Self-Inhibitory Electron Transfer of the Co(III)/Co(II)-Complex Redox Couple at Pristine Carbon Electrode

Applications of conducting carbon materials for highly efficient electrochemical energy devices require a greater fundamental understanding of heterogeneous electron-transfer (ET) mechanisms. This task, however, is highly challenging experimentally, because an adsorbing carbon surface may easily conceal its intrinsic reactivity through adventitious contamination.
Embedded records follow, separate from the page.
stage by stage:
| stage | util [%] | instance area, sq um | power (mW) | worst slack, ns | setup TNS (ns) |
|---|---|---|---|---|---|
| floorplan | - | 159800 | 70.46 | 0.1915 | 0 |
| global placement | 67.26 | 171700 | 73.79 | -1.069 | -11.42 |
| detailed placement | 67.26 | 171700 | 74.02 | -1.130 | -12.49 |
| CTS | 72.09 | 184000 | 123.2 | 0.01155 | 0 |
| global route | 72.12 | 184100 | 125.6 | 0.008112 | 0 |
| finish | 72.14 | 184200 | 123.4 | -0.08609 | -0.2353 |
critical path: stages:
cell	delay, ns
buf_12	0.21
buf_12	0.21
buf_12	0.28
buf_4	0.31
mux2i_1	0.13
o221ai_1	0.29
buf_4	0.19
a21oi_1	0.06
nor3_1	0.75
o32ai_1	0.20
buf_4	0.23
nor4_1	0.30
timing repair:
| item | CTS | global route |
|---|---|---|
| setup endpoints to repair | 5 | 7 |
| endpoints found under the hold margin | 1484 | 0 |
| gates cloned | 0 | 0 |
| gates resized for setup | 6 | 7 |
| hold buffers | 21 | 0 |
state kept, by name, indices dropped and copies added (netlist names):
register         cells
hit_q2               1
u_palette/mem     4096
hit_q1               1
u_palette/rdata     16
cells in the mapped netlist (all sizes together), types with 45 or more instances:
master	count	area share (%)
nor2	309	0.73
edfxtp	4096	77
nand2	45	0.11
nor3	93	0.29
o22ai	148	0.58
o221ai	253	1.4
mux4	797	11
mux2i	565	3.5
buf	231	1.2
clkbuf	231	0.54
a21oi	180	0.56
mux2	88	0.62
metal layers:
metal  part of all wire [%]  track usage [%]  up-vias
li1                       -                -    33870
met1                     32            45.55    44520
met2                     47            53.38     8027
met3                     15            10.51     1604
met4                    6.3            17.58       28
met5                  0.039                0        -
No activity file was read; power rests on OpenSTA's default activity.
Herein, we employ nanoscale scanning electrochemical microscopy (SECM) and cyclic voltammetry to gain new insights into the interplay between heterogeneous ET and adsorption of a Co(III)/Co(II)-complex redox couple at the contamination-free surface of electron-beam-deposited carbon (eC). Specifically, we investigate the redox couple of tris(1,10-phenanthroline)cobalt(II), Co(phen)(3)(2+), as a promising mediator for dye-sensitized solar cells and redox flow batteries. A pristine eC surface overlaid with KC1 is prepared in vacuum, protected from contamination in air, and exposed to an ultrapure aqueous solution of Co(phen)(3)(2+) by the dissolution of the protective KC1 layer. We employ SECM-based nanogap voltammetry to quantitatively demonstrate that Co(phen)(3)(2+) is adsorbed on the pristine eC surface to electrostatically self-inhibit outer-sphere ET of nonadsorbed Co(phen)(3)(3+) and Co(phen)(3)(2+). Strong electrostatic repulsion among Co(phen)(3)(2+) adsorbates is also demonstrated by SECM-based nanogap voltammetry and cyclic voltammetry. Quantitatively, self-inhibitory ET is characterized by a linear decrease in the standard rate constant of Co(phen)(3)(2+) oxidation with a higher surface concentration of Co(phen)(3)(2+) at the formal potential. This unique relationship is consistent not with the Frumkin model of double layer effects, but with the Amatore model of partially blocked electrodes as extended for self-inhibitory ET. Significantly, the complicated coupling of electron transfer and surface adsorption is resolved by combining nanoscale and macroscale voltammetric methods.